Helping the Homeless This Winter

Seasons are a given in Central Ohio. Some years, the seasons changing are mild and others, they smack us in the face. This year, less than a month in, winter is already hitting us hard. It’s no secret that winter, with it’s snow, ice and below freezing temps may be a nuisance for driving through rush hour traffic or make the neighborhood streets a challenge to navigate. But there is another side to this winter weather, a side that is often overlooked: Those experiencing homelessness have no warm place to run in to from the cold, and they do not have the basic necessities to keep them warm that most of us take for granted.

According to the National Coalition for the homeless, “Seven hundred people experiencing or at risk of homelessness are killed from hypothermia annually in the United States.” At the YMCA of Central Ohio, we take this staggering statistic very seriously and are on a mission to bring those who are experiencing homelessness in from the cold.

Our Van Buren Center offers year round shelter to those in housing crisis. Typically a shelter for women and families, in the winter Van Buren opens its doors to men as well and no one is turned away from the cold. Each night on average, 192 people find shelter here and the average age of those guests is 34 years old. In total, since its opening in 2014, the center has housed 4,752 guests, 232 being pregnant women and 1,962 are families that include 1,175 children.
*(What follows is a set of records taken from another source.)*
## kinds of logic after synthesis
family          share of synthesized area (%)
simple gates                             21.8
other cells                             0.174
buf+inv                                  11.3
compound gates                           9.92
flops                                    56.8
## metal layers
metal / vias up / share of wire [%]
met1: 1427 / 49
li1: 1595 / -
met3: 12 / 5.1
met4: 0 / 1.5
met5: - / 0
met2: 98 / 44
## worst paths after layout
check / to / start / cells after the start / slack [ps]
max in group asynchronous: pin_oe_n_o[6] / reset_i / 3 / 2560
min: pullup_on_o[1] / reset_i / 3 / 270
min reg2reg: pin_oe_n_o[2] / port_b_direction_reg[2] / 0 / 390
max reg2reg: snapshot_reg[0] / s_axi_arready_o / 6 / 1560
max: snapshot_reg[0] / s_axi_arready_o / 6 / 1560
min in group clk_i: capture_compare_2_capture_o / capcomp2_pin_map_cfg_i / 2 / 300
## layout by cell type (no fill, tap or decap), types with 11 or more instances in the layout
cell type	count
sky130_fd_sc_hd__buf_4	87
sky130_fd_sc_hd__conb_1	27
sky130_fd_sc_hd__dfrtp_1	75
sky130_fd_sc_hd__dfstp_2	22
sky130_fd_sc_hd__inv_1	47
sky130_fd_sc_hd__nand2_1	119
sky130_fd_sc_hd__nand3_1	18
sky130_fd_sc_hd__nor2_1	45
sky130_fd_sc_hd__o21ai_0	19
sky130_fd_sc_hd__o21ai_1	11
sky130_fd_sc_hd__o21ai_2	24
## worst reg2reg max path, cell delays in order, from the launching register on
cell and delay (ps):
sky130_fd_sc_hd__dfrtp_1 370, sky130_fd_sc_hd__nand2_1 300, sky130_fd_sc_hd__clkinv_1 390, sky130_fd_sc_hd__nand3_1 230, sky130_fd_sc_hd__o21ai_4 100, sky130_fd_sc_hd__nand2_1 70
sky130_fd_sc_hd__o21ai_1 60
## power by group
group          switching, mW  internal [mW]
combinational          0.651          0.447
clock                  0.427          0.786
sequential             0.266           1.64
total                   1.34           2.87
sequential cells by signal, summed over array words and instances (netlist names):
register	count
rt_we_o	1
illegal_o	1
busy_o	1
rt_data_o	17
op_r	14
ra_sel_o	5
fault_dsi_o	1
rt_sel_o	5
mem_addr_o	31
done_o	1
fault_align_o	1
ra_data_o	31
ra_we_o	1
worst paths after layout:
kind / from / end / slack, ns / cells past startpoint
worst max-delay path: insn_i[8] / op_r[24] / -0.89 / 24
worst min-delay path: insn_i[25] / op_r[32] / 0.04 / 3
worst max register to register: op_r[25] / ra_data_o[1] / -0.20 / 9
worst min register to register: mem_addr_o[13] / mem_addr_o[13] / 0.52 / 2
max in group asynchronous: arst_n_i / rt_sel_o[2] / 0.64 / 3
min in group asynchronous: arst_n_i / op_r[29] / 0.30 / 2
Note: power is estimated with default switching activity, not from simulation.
### config.mk
export PLATFORM = sky130hd
export DESIGN_NAME = tcc_top
export DESIGN_NICKNAME = d
export VERILOG_FILES = /design/src/tcc_pkg.sv /design/src/tcc_core.sv /design/src/tcc_edge.sv /design/src/tcc_top.sv
export SDC_FILE = /design/constraint.sdc
export NUM_CORES = 1
export LEC_CHECK = 0
export ABC_CLOCK_PERIOD_IN_PS = 2000
export BUFFER_PORTS_ARGS = -buffer_cell sky130_fd_sc_hd__buf_2
export CORE_ASPECT_RATIO = 0.8
export CORE_MARGIN = 2
export CORE_UTILIZATION = 51
export DETAILED_ROUTE_END_ITERATION = 7
export PLACE_DENSITY = 0.77
export SLEW_MARGIN = 20
export SYNTH_ARGS = -nofsm -noshare
export SYNTH_HDL_FRONTEND = slang
export SYNTH_HIERARCHICAL = 1
export SYNTH_SLANG_ARGS = --single-unit
### constraint.sdc
create_clock -name aclk -period 2 [get_ports aclk]
set_clock_uncertainty 0.05 [all_clocks]
set_input_delay 0.1 -clock aclk [delete_from_list [all_inputs] [get_ports aclk]]
set_output_delay 0.1 -clock aclk [all_outputs]
set_load 0.02 [all_outputs]
$ cat src/hdl/sadc_pkg.sv
// constants, register map and state type for the converter digital control
package sadc_pkg;
    localparam int ADDR_W = 5;
    localparam int DATA_W = 16;
    localparam int SAR_W = 10;
    localparam int NUM_RES = 8;
    // register word addresses
    localparam logic [4:0] OFS_MODULE_CFG = 5'h00;
    localparam logic [4:0] OFS_CONV_SETUP = 5'h01;
    localparam logic [4:0] OFS_SEQ_LAUNCH = 5'h02;
    localparam logic [4:0] OFS_CONV_STATUS = 5'h03;
    localparam logic [4:0] OFS_RESULT = 5'h08;
    // field positions
    localparam int CFG_STOP_BIT = 0;
    localparam int CFG_HALT_LSB = 1;
    localparam int SETUP_DIV_LSB = 0;
    localparam int SETUP_STS_LSB = 5;
    localparam int SETUP_TEN_BIT_SELECT_BIT = 7;
    localparam int LAUNCH_CHAN_LSB = 0;
    localparam int LAUNCH_S8_BIT = 4;
    localparam int LAUNCH_MULT_BIT = 5;
    localparam int LAUNCH_SCAN_BIT = 6;
    localparam int STAT_CCF_LSB = 0;
    localparam int STAT_CHAN_LSB = 8;
    localparam int STAT_BUSY_BIT = 14;
    localparam int STAT_SCF_BIT = 15;
    // reset values and codes
    localparam logic [4:0] DIV_RST = 5'h03;
    localparam logic [4:0] DIV_MIN = 5'h01;
    localparam logic [4:0] DIV_RSVD = 5'h00;
    localparam logic [1:0] HALT_IGNORE = 2'h0;
    localparam logic [1:0] HALT_RSVD = 2'h1;
    localparam logic [1:0] HALT_FINISH = 2'h2;
    localparam logic [1:0] HALT_NOW = 2'h3;
    localparam logic [3:0] CH_EXT_MAX = 4'h7;
    localparam logic [3:0] CH_REF_HIGH = 4'hC;
    localparam logic [3:0] CH_REF_LOW = 4'hD;
    localparam logic [3:0] CH_REF_MID = 4'hE;
    // sample phase lengths in converter clocks, SAR bit positions and sequence end indices
    localparam logic [4:0] PH_CAP_CYC = 5'h02;
    localparam logic [4:0] PH_BUF_CYC = 5'h02;
    localparam logic [4:0] PH_DIR_BASE = 5'h02;
    localparam logic [3:0] SAR_MSB = 4'h9;
    localparam logic [3:0] LSB_10 = 4'h0;
    localparam logic [3:0] LSB_8 = 4'h2;
    localparam logic [2:0] SEQ_LAST4 = 3'h3;
    localparam logic [2:0] SEQ_LAST8 = 3'h7;

    typedef enum logic [2:0] {
        ST_IDLE = 3'b000,
        ST_SAMP_CAP = 3'b001,
        ST_SAMP_BUF = 3'b010,
        ST_SAMP_DIR = 3'b011,
        ST_CONV = 3'b100,
        ST_NEXT = 3'b101
    } sadc_state_e;
endpackage

$ cat src/hdl/sadc_prescaler.sv
// two-stage converter clock prescaler producing a one-cycle tick
`timescale 1ns/1ns
`default_nettype none
module sadc_prescaler #(
    parameter int DIV_W = 5
) (
    input wire logic clk,
    input wire logic rst,
    input wire logic clear,
    input wire logic enable,
    input wire logic [DIV_W-1:0] div,
    output logic tick
);
    logic [DIV_W-1:0] cnt_q, cnt_d, div_eff;
    logic half_q, half_d, tick_q, tick_d;

    always_comb begin
        // reserved zero falls back to the smallest legal divide
        div_eff = (div == DIV_W'(sadc_pkg::DIV_RSVD)) ? DIV_W'(sadc_pkg::DIV_MIN) : div;
        cnt_d = cnt_q;
        half_d = half_q;
        tick_d = 1'b0;
        if (clear) begin
            // preload one: the tick register costs a cycle, so the first period would run long
            cnt_d = DIV_W'(1);
            half_d = 1'b0;
        end else if (enable) begin
            if (cnt_q == div_eff) begin
                cnt_d = '0;
                half_d = ~half_q;
                tick_d = half_q;
            end else begin
                cnt_d = cnt_q + DIV_W'(1);
            end
        end
    end

    always_ff @(posedge clk) begin
        if (rst) begin
            cnt_q <= '0;
            half_q <= 1'b0;
            tick_q <= 1'b0;
        end else begin
            cnt_q <= cnt_d;
            half_q <= half_d;
            tick_q <= tick_d;
        end
    end

    assign tick = tick_q;
endmodule // sadc_prescaler
`default_nettype wire

$ cat src/hdl/sadc_ctrl.sv
// successive-approximation converter digital control, registers and sequencer
// Function
// debug logic raises halt request during debugging
// halt field: ignore, reserved, finish, immediate
// halted: clock and sequencing stop, registers kept
// halt release resumes at next conversion step
// channel code picks input, references, or none
// first two clocks: mux to sample capacitor
// next two clocks: buffer charges DAC array
// third phase: mux charges DAC directly
// bits resolved MSB first from comparator
// finished value moves into result registers
// setup write aborts and leaves converter idle
// launch write aborts and starts new sequence
// setup and launch registers hold their fields
// status: sequence, current channel, completion flags
// first prescaler stage is modulus counter
// second stage halves; zero divide reserved
// reserved codes: ignore halt, minimum divide
// stop bit set at reset, gates, aborts
// third phase lasts 2, 4, 8, 16 clocks
// 8 or 10 bit results, right aligned
// prescaler resets to divide by eight
//
// Our own choices: the register addresses and the plain strobed port.
`timescale 1ns/1ns
`default_nettype none
module sadc_ctrl (
    input wire logic REF_CLK,
    input wire logic RST,
    input wire logic [sadc_pkg::ADDR_W-1:0] ADDR,
    input wire logic [sadc_pkg::DATA_W-1:0] WR_DATA,
    input wire logic WR_EN,
    input wire logic RD_EN,
    output logic [sadc_pkg::DATA_W-1:0] RD_DATA,
    input wire logic HALT_REQ,
    input wire logic COMP_IN,
    output logic SAMPLE_CONNECT,
    output logic BUFFER_DRIVE,
    output logic DIRECT_CHARGE,
    output logic [7:0] MUX_EXT,
    output logic MUX_REF_HIGH,
    output logic MUX_REF_LOW,
    output logic MUX_REF_MID,
    output logic [sadc_pkg::SAR_W-1:0] DAC_CODE,
    output logic HALTED
);
    // {mid, low, high, external[7:0]}; reserved codes select nothing
    function automatic logic [10:0] chan_decode(input logic [3:0] ch);
        logic [10:0] sel;
        sel = 11'h000;
        if (ch <= sadc_pkg::CH_EXT_MAX) sel[ch[2:0]] = 1'b1;
        else if (ch == sadc_pkg::CH_REF_HIGH) sel[8] = 1'b1;
        else if (ch == sadc_pkg::CH_REF_LOW) sel[9] = 1'b1;
        else if (ch == sadc_pkg::CH_REF_MID) sel[10] = 1'b1;
        return sel;
    endfunction

    logic wr_cfg, wr_setup, wr_launch, halt_now, adv, tick, conv_done;
    logic stop_q, stop_d, ten_bit_select_q, ten_bit_select_d, s8_q, s8_d, mult_q, mult_d, scan_q, scan_d;
    logic [1:0] halt_sel_q, halt_sel_d, sts_q, sts_d;
    logic [4:0] div_q, div_d, dir_len;
    logic [3:0] chan_base_q, chan_base_d;
    logic [sadc_pkg::DATA_W-1:0] rd_q, rd_d, status;
    sadc_pkg::sadc_state_e state_q, state_d;
    logic [4:0] step_q, step_d;
    logic [3:0] bit_q, bit_d, chan_q, chan_d, lsb;
    logic [2:0] idx_q, idx_d, last_idx;
    logic [sadc_pkg::SAR_W-1:0] sar_q, sar_d, sar_n;
    logic [7:0] ccf_q, ccf_d;
    logic scf_q, scf_d, halted_q, samp_q, buf_q, dir_q;
    logic [10:0] sel_q, sel_d;
    logic [sadc_pkg::SAR_W-1:0] dac_q, dac_d;
    logic [sadc_pkg::SAR_W-1:0] result_q [sadc_pkg::NUM_RES];
    logic [sadc_pkg::SAR_W-1:0] result_d [sadc_pkg::NUM_RES];

    assign wr_cfg = WR_EN && (ADDR == sadc_pkg::OFS_MODULE_CFG);
    assign wr_setup = WR_EN && (ADDR == sadc_pkg::OFS_CONV_SETUP);
    assign wr_launch = WR_EN && (ADDR == sadc_pkg::OFS_SEQ_LAUNCH);

    // halt request is trusted to follow debug entry and exit
    always_comb begin
        halt_now = 1'b0;
        if (HALT_REQ) begin
            case (halt_sel_q)
                sadc_pkg::HALT_NOW: halt_now = 1'b1;
                sadc_pkg::HALT_FINISH: halt_now = (state_q == sadc_pkg::ST_IDLE) ||
                                                  (state_q == sadc_pkg::ST_NEXT);
                default: halt_now = 1'b0;
            endcase
        end
    end

    // a tick while halted is dropped; state simply waits for the next one
    assign adv = tick && !halt_now;

    sadc_prescaler #(.DIV_W(5)) u_prescaler (
        .clk(REF_CLK),
        .rst(RST),
        .clear(stop_q || wr_setup || wr_launch),
        .enable(!stop_q && !halt_now && (state_q != sadc_pkg::ST_IDLE)),
        .div(div_q),
        .tick(tick)
    );

    // register file and read port
    always_comb begin
        stop_d = stop_q;
        halt_sel_d = halt_sel_q;
        div_d = div_q;
        sts_d = sts_q;
        ten_bit_select_d = ten_bit_select_q;
        chan_base_d = chan_base_q;
        s8_d = s8_q;
        mult_d = mult_q;
        scan_d = scan_q;
        if (wr_cfg) begin
            stop_d = WR_DATA[sadc_pkg::CFG_STOP_BIT];
            halt_sel_d = WR_DATA[sadc_pkg::CFG_HALT_LSB +: 2];
        end
        if (wr_setup) begin
            div_d = WR_DATA[sadc_pkg::SETUP_DIV_LSB +: 5];
            sts_d = WR_DATA[sadc_pkg::SETUP_STS_LSB +: 2];
            ten_bit_select_d = WR_DATA[sadc_pkg::SETUP_TEN_BIT_SELECT_BIT];
        end
        if (wr_launch) begin
            chan_base_d = WR_DATA[sadc_pkg::LAUNCH_CHAN_LSB +: 4];
            s8_d = WR_DATA[sadc_pkg::LAUNCH_S8_BIT];
            mult_d = WR_DATA[sadc_pkg::LAUNCH_MULT_BIT];
            scan_d = WR_DATA[sadc_pkg::LAUNCH_SCAN_BIT];
        end
        status = '0;
        status[sadc_pkg::STAT_CCF_LSB +: 8] = ccf_q;
        status[sadc_pkg::STAT_CHAN_LSB +: 4] = chan_q;
        status[sadc_pkg::STAT_BUSY_BIT] = (state_q != sadc_pkg::ST_IDLE);
        status[sadc_pkg::STAT_SCF_BIT] = scf_q;
        rd_d = '0;
        if (RD_EN) begin
            if (ADDR[4:3] == sadc_pkg::OFS_RESULT[4:3]) begin
                rd_d[sadc_pkg::SAR_W-1:0] = result_q[ADDR[2:0]];
            end else begin
                case (ADDR)
                    sadc_pkg::OFS_MODULE_CFG: rd_d[2:0] = {halt_sel_q, stop_q};
                    sadc_pkg::OFS_CONV_SETUP: rd_d[7:0] = {ten_bit_select_q, sts_q, div_q};
                    sadc_pkg::OFS_SEQ_LAUNCH: rd_d[6:0] = {scan_q, mult_q, s8_q, chan_base_q};
                    sadc_pkg::OFS_CONV_STATUS: rd_d = status;
                    default: rd_d = '0;
                endcase
            end
        end
    end

    always_ff @(posedge REF_CLK) begin
        if (RST) begin
            stop_q <= 1'b1;
            halt_sel_q <= sadc_pkg::HALT_IGNORE;
            div_q <= sadc_pkg::DIV_RST;
            sts_q <= 2'h0;
            ten_bit_select_q <= 1'b0;
            chan_base_q <= 4'h0;
            s8_q <= 1'b0;
            mult_q <= 1'b0;
            scan_q <= 1'b0;
            rd_q <= '0;
        end else begin
            stop_q <= stop_d;
            halt_sel_q <= halt_sel_d;
            div_q <= div_d;
            sts_q <= sts_d;
            ten_bit_select_q <= ten_bit_select_d;
            chan_base_q <= chan_base_d;
            s8_q <= s8_d;
            mult_q <= mult_d;
            scan_q <= scan_d;
            rd_q <= rd_d;
        end
    end

    // sequencer and approximation register
    assign dir_len = sadc_pkg::PH_DIR_BASE << sts_q;
    assign lsb = ten_bit_select_q ? sadc_pkg::LSB_10 : sadc_pkg::LSB_8;
    assign last_idx = s8_q ? sadc_pkg::SEQ_LAST8 : sadc_pkg::SEQ_LAST4;

    always_comb begin
        state_d = state_q;
        step_d = step_q;
        bit_d = bit_q;
        idx_d = idx_q;
        chan_d = chan_q;
        sar_d = sar_q;
        ccf_d = ccf_q;
        scf_d = scf_q;
        result_d = result_q;
        conv_done = 1'b0;
        sar_n = sar_q;
        sar_n[bit_q] = COMP_IN;
        if (stop_q || wr_setup) begin
            state_d = sadc_pkg::ST_IDLE;
            if (wr_setup) begin
                ccf_d = 8'h00;
                scf_d = 1'b0;
            end
        end else if (wr_launch) begin
            state_d = sadc_pkg::ST_SAMP_CAP;
            step_d = 5'h00;
            idx_d = 3'h0;
            chan_d = WR_DATA[sadc_pkg::LAUNCH_CHAN_LSB +: 4];
            ccf_d = 8'h00;
            scf_d = 1'b0;
        end else if (adv) begin
            step_d = step_q + 5'h01;
            case (state_q)
                sadc_pkg::ST_SAMP_CAP: if (step_q == sadc_pkg::PH_CAP_CYC - 5'h01) begin
                    state_d = sadc_pkg::ST_SAMP_BUF;
                    step_d = 5'h00;
                end
                sadc_pkg::ST_SAMP_BUF: if (step_q == sadc_pkg::PH_BUF_CYC - 5'h01) begin
                    state_d = sadc_pkg::ST_SAMP_DIR;
                    step_d = 5'h00;
                end
                sadc_pkg::ST_SAMP_DIR: if (step_q == dir_len - 5'h01) begin
                    state_d = sadc_pkg::ST_CONV;
                    step_d = 5'h00;
                    bit_d = sadc_pkg::SAR_MSB;
                    sar_d = '0;
                    sar_d[sadc_pkg::SAR_MSB] = 1'b1;
                end
                sadc_pkg::ST_CONV: begin
                    step_d = 5'h00;
                    sar_d = sar_n;
                    if (bit_q == lsb) begin
                        conv_done = 1'b1;
                        // 8-bit results drop the two unresolved bits
                        result_d[idx_q] = ten_bit_select_q ? sar_n : {2'h0, sar_n[sadc_pkg::SAR_W-1:2]};
                        ccf_d[idx_q] = 1'b1;
                        idx_d = (idx_q == last_idx) ? 3'h0 : idx_q + 3'h1;
                        if (idx_q == last_idx) scf_d = 1'b1;
                        state_d = (idx_q == last_idx && !scan_q) ? sadc_pkg::ST_IDLE : sadc_pkg::ST_NEXT;
                        chan_d = mult_q ? chan_base_q + {1'b0, idx_d} : chan_base_q;
                    end else begin
                        bit_d = bit_q - 4'h1;
                        sar_d[bit_q - 4'h1] = 1'b1;
                    end
                end
                sadc_pkg::ST_NEXT: begin
                    state_d = sadc_pkg::ST_SAMP_CAP;
                    step_d = 5'h00;
                end
                default: state_d = sadc_pkg::ST_IDLE;
            endcase
        end
        sel_d = (state_d == sadc_pkg::ST_IDLE) ? 11'h000 : chan_decode(chan_d);
        dac_d = (state_d == sadc_pkg::ST_CONV) ? sar_d : '0;
    end

    always_ff @(posedge REF_CLK) begin
        if (RST) begin
            state_q <= sadc_pkg::ST_IDLE;
            step_q <= 5'h00;
            bit_q <= 4'h0;
            idx_q <= 3'h0;
            chan_q <= 4'h0;
            sar_q <= '0;
            ccf_q <= 8'h00;
            scf_q <= 1'b0;
            for (int i = 0; i < sadc_pkg::NUM_RES; i++) result_q[i] <= '0;
            samp_q <= 1'b0;
            buf_q <= 1'b0;
            dir_q <= 1'b0;
            sel_q <= 11'h000;
            dac_q <= '0;
            halted_q <= 1'b0;
        end else begin
            state_q <= state_d;
            step_q <= step_d;
            bit_q <= bit_d;
            idx_q <= idx_d;
            chan_q <= chan_d;
            sar_q <= sar_d;
            ccf_q <= ccf_d;
            scf_q <= scf_d;
            result_q <= result_d;
            samp_q <= (state_d == sadc_pkg::ST_SAMP_CAP);
            buf_q <= (state_d == sadc_pkg::ST_SAMP_BUF);
            dir_q <= (state_d == sadc_pkg::ST_SAMP_DIR);
            sel_q <= sel_d;
            dac_q <= dac_d;
            halted_q <= halt_now;
        end
    end

    assign RD_DATA = rd_q;
    assign SAMPLE_CONNECT = samp_q;
    assign BUFFER_DRIVE = buf_q;
    assign DIRECT_CHARGE = dir_q;
    assign MUX_EXT = sel_q[7:0];
    assign MUX_REF_HIGH = sel_q[8];
    assign MUX_REF_LOW = sel_q[9];
    assign MUX_REF_MID = sel_q[10];
    assign DAC_CODE = dac_q;
    assign HALTED = halted_q;
endmodule // sadc_ctrl
`default_nettype wire

$ cat config.mk
export PLATFORM = sky130hd
export DESIGN_NAME = sadc_ctrl
export DESIGN_NICKNAME = d
export VERILOG_FILES = /design/src/hdl/sadc_pkg.sv /design/src/hdl/sadc_prescaler.sv /design/src/hdl/sadc_ctrl.sv
export SDC_FILE = /design/constraint.sdc
export NUM_CORES = 1
export LEC_CHECK = 0
export ABC_CLOCK_PERIOD_IN_PS = 4100
export BUFFER_PORTS_ARGS = -buffer_cell sky130_fd_sc_hd__buf_4
export CAP_MARGIN = 15
export CORE_AREA = 5 5 132 134
export CTS_CLUSTER_DIAMETER = 120
export DETAILED_ROUTE_END_ITERATION = 16
export DIE_AREA = 0 0 137 139
export PLACE_DENSITY = 0.73
export SLEW_MARGIN = 20
export SYNTH_ARGS = -nofsm -noshare
export SYNTH_HDL_FRONTEND = slang
export SYNTH_HIERARCHICAL = 1
export SYNTH_SLANG_ARGS = --single-unit
$ cat constraint.sdc
create_clock -name REF_CLK -period 4.1 [get_ports REF_CLK]
set_input_delay 0.41 -clock REF_CLK [delete_from_list [all_inputs] [get_ports REF_CLK]]
set_output_delay 0.41 -clock REF_CLK [all_outputs]
set_load 0.02 [all_outputs]
==> impl_metrics.ini <==
[timing]
finalSetupViolCount = 0
final_max_slew_viol_count = 0
finalCritPeriodShare = 0.7722
tns_ns = 0
max_freq_ghz = 0.3159
final.min_clock_period_ns = 3.166
finClkSkew_ns = 0.009149
slew_headroom = 0.2668
hold_violations = 0
whs_ns = 0.2307
rsz0062_at_grt = false
tightest_slew_ns = 1.100

[logic_synthesis]
ys_ff_latch = 182
syn_avg_cell_area_sq_um = 8.717
yosysUniqueCellTypes = 78
ys.warnings.count = 6
async_reset_ff_frac = 0
synth_seq_area_share = 0.4209
synth_top_area_share = 0.4209
synth_edf_count = 0
synth_largest_area_cell = dfxtp_1
syn_inst = 993
yosys-top-cells-area = dfxtp_1, nand2_1, a21oi_1, mux4_2, mux2i_1
synthFlopType = dfxtp_1
synth_area_sq_um = 8656

[floorplan]
initial_core_util = 0.5352
dieWidth_microns = 137
row_count = 47
io_pins = 68
coreArea_sq_um = 16170
dieHeight_microns = 139
die_area_sq_um = 19040

[layout]
diodes = 0
area_delta_synth_final_pct = 12.17
drive_above_1_share = 0.1579
fillCellCount = 1393
final_cell_mix = nand2_1, dfxtp_1, a21oi_1
nNetsFinal = 1056
layout_commonest_cell = nand2_1

[drt]
dr.pass1.iters = 5
route.detailed.wl_per_inst_microns = 18.15
drtAntennaViolNets = 0
num_vias = 7262
drt_iter0_drc = 668
totalWireLength_mm = 22.62
drc = 0
vias_per_cell = 5.828

[global_route]
grt_max_degree = 106
grt_pass1_wl_mm = 35.74
grt_util_all_layers = 0.2377
antenna_found_initial = 0
grt_pass1_vias = 6803
overflow = 0

[flow_run]
maxCapViolCount = 0

[placed_design]
gp_congestion = 0.8815
portBuffers = 57
dp_hpwl_mm = 15.21

[cts]
clock-root-buffer = clkbuf_16
clk_path_buf_depth = 2
clk_pin_slew_ns = 0.07
numCtsBuffers = 17
cts_setup_buffers = 0
htreeDepth = 4
cts_num_sinks = 182
cts_tree = done
cts-resized-gates = 0
clk-insertion-delay-late_ns = 0.44
cts_hold_buf = 0

[power]
power_density_nw_per_um2 = 362.3
cellLeakagePower_uw = 0.003415
vdd_ir_drop_max_v = 0.0002981

[worst_setup_path]
crit_path_end_kind = flop
required_ns = 4.46
worst_ep_arrival_time_ns = 3.52
crit_path_start_kind = flop
crit_fanout = 14
worst-setup-path-type = flop to flop

[status]
status = completed

[worst_hold_path]
min_path_type = input pin to flop
[critical path, cell delays in order, from the launching register on]
cell and delay [ns]:
dfxtp_1 0.64, ha_1 0.30, a21oi_1 0.11, ha_1 0.24
fa_1 0.44, mux2i_1 0.18, o21ai_0 0.11, o22ai_1 0.29
a22o_4 0.19, or3b_4 0.40, a211oi_2 0.19
[cell families (layout without fill, tap and decap cells)]
kind of cell | Yosys count | count (layout) | synth area share
adder cells (fa/ha/maj) | 16 | 16 | 0.02400
AND/OR/NAND/NOR | 415 | 415 | 0.2235
other | 1 | 2 | 0.0004332
buffers and inverters | 80 | 112 | 0.04047
XOR/XNOR | 16 | 16 | 0.01706
flip-flops | 182 | 182 | 0.4209
AO/OA/AOI/OAI | 223 | 223 | 0.1698
multiplexers | 60 | 60 | 0.1038
[synthesized netlist by cell type (4+ instances only)]
cell,instances
buf_1,6
a211oi_1,9
a21boi_0,4
mux2_2,8
a21oi_1,116
nand2b_1,8
ha_1,15
nor3_1,23
nand2_1,223
clkbuf_1,40
a211oi_2,4
nor3_2,5
dfxtp_1,182
o21ai_0,18
mux2i_1,29
a31oi_1,4
nand3_1,14
and2_1,13
buf_2,13
inv_1,14
mux4_2,23
nor2_1,61
a2111oi_2,4
o22ai_1,5
xnor2_1,7
and3_1,9
nor4_1,6
or3_1,6
a22oi_1,20
xor2_1,8
nor2b_1,13
nand4_1,9
a211o_1,5
[layer usage]
metal,track usage,vias up,routed length (microns)
li1,-,3533,-
met1,0.3046,3443,9523
met2,0.3992,235,11320
met3,0.03955,51,1119
met4,0.08981,0,658
met5,0,-,0
[layout make-up]
cell class	instances	area, sq um	share of cell area
well taps	220	275.3	0.02835
multi-input cells	732	4666	0.4805
clock buffers	17	425.4	0.04381
clock inverters	15	155.1	0.01598
flip-flops and latches	182	3643	0.3753
repair buffers	65	488.0	0.05026
inverters	15	56.30	0.005799
[report_power, final]
group,total [uW],switching (uW),internal [uW]
clock network,1640,773,866
registers,1770,3.77,1770
logic,106,70.2,35.4
total,3520,847,2670
[worst paths after layout]
path	from	endpoint	slack (ns)	depth (start not counted)
hold / removal	WR_DATA[4]	div_q[4]$_SDFFE_PP0P_	0.23	3
setup / recovery	idx_q[0]$_SDFFE_PP0P_	sel_q[1]$_SDFF_PP0_	0.93	10
hold reg to reg	result_q[47]$_SDFFE_PP0P_	result_q[47]$_SDFFE_PP0P_	0.45	2
setup reg to reg	idx_q[0]$_SDFFE_PP0P_	sel_q[1]$_SDFF_PP0_	0.93	10
[per-stage QoR]
step / setup WS [ns] / util / instances / power [uW] / cell area, sq um
6_report: 0.9341 / 0.6004 / 1246 / 3517 / 9709
3_5_place_dp: 0.9134 / 0.5645 / 1214 / 1918 / 9129
4_1_cts: 0.9870 / 0.6004 / 1246 / 3526 / 9709
2_1_floorplan: 1.575 / - / 994 / 1885 / 8660
5_1_grt: 0.7966 / 0.6004 / 1246 / 3620 / 9709
3_3_place_gp: 0.9469 / 0.5645 / 1214 / 1918 / 9129
[sequential cells by signal, indices dropped and copies added (netlist names), 3 cells and up]
name / count
ccf_q: 8
chan_q: 4
u_prescaler/cnt_q: 5
step_q: 5
bit_q: 4
result_q: 80
idx_q: 3
sel_q: 11
DAC_CODE: 10
sar_q: 10
div_q: 5
RD_DATA: 14
chan_base_q: 4
state_q: 3
Note: power is estimated with default switching activity, not from simulation.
Next time the temperatures are sub zero and you walk into your warm house from your warm car, we want you to remember those that may be outside during this weather and think to yourself, what can I do to help? How can I be a difference maker in someone else's life?

We have volunteer opportunities every day at the Van Buren Center, where you could serve a meal or read a bedtime story. If you’re unable to fit volunteering into your schedule, look inside of your closet and find any gently used coats, warm clothes, blankets or towels you may not use anymore and donate them to the shelter. Most times, it’s not big things, but the little things that make the greatest impact. Think of one small thing you can do this winter to make someone else's life a little better.